Is Pentax ever going to, or do you think they should, come out with serious dedicated APS-C telephoto lenses? How much better could the 150-450 be for APS-C if Pentax had decided to add more support for its most popular size? For the same cost, weight, and size, could it have been an f/3.2-4.0? Or could perhaps it have been a 250-750 with the same speed?


Why would anyone switch to Pentax full-format and then decide they need the 150-450, when Pentax makes a 60-250 f/4 which is faster, lighter, and easier to shoot without a tripod? I'm certain someone would have a good reason, but I could use some illumination from more experienced folks here. This lens announcement, while exciting most people, lets me down a bit.
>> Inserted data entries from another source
This design comes from an exercise in tuning for a short achievable clock period and few clock cycles per item on the open sky130 flow, not from production work.
In this exercise RTL edits were held to simulation tests only and were not proved equivalent to the original.

## flow/design.v (module list and top-level ports; edited modules follow where they fit)
// module mg_a21oi: 3 lines
// module mg_inv: 3 lines
// module mg_nand2: 3 lines
// module mg_nor2: 3 lines
// module mg_o21ai: 3 lines
// module mg_or2: 3 lines
// module mg_xnor2: 3 lines
// module mg_xor2: 3 lines
// module array_multiplier: 3655 lines
module array_multiplier (
	input  logic        clk,
	input  logic        reset,
	input  logic        in_valid,
	input  logic [15:0] x,
	input  logic [15:0] y,
	output logic        product_valid,
	output logic [31:0] product
);
  // ...
==> flow/run.sh <==
#!/bin/bash
# synth_recipe.tcl (not shown) runs the flow's synth.tcl, then flattens the netlist and writes it again
# the make line also repeats each setting of config.mk as NAME=value (left out here)
make -C /OpenROAD-flow-scripts/flow DESIGN_CONFIG=/design/flow/config.mk WORK_HOME=/design/flow/orfs CLKGATE_MAP_FILE= SYNTH_SCRIPT=/design/flow/synth_recipe.tcl finish
==> flow/config.mk <==
export PLATFORM = sky130hd
export DESIGN_NAME = array_multiplier
export DESIGN_NICKNAME = array_multiplier
export VERILOG_FILES = /design/flow/design.v
export SDC_FILE = /design/flow/constraint.sdc
export NUM_CORES = 4
export LEC_CHECK = 0
export CAP_MARGIN = 20
export CORE_MARGIN = 2
export CORE_UTILIZATION = 40
export SETUP_SLACK_MARGIN = 3.5
export SLEW_MARGIN = 20
export SYNTH_HIERARCHICAL = 1
==> flow/constraint.sdc <==
create_clock -name core_clock -period 6.0 [get_ports {clk}]
set_input_delay 1.2000 -clock core_clock [delete_from_list [all_inputs] [get_ports {clk}]]
set_output_delay 1.2000 -clock core_clock [all_outputs]
set_load 0.01 [all_outputs]
==> flow_summary.yaml, run 1 <==
status:
  status: "no timing/DRC/antenna violations"
yosys:
  yosysTopAreaCell: "dfxtp_1"
  synth_top_area_share_pct: 34.1
  syn_avg_cell_area_sq_um: 7.37
worst_setup_path:
  crit_fanout: 1
  regToRegSetupSlack_ns: 3.52
  path_cells: "a21oi_4 > xnor2_2 > buf_2"
  path_delay_family: "flip-flops"
clocking:
  holdBufCountCts: 0
  post_cts_buffers: 10
  clk_latency_ns: 0.54
  cts-root-buf: "clkbuf_16"
global_route:
  met3_usage_pct: 2.55
  grt_use_total_pct: 19.9
  grt-ovfl-total: 0
  antenna_found_initial: 0
sta:
  drv_slew: 0
final_layout:
  fillers: 3274
  buffers: 102
  layout_commonest_cell: "nand2_1"
routing:
  via_per_inst: 4.66
  routed_wl_mm: 35.8
place:
  hpwlAfterDp_mm: 26.8
die:
  die_x_microns: 188
Testbench counts, summed over its fixed seeds: cycles 6,392, products 3,200.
I am apparently the only person who was disappointed when Ricoh announced an upcoming full-frame camera.


I never shot anything but a 110 or a P&S before 2008, when I purchased my first-ever DSLR: a Pentax k200d. I decided to get a DSLR because I couldn't find a point & shoot camera that lived up to its marketing hype in low light, and so I did some research -- and found out that most of the numbers used to market cameras (of all types) are meaningless crap. So, I looked around and found that Pentax had the best lens line-up and support for its APS-C cameras and purchased one. I really, really liked the idea of the DA limiteds, and people said the FA limiteds produced such beautiful photos (while still remaining fairly small). Plus, to a new photographer, the Canon & Nikon line-ups are very, very confusing. They still are to me. Pentax, at the time, had two -- a good one, and a goodlier one. I think it's to their advantage that they're still limiting it to three.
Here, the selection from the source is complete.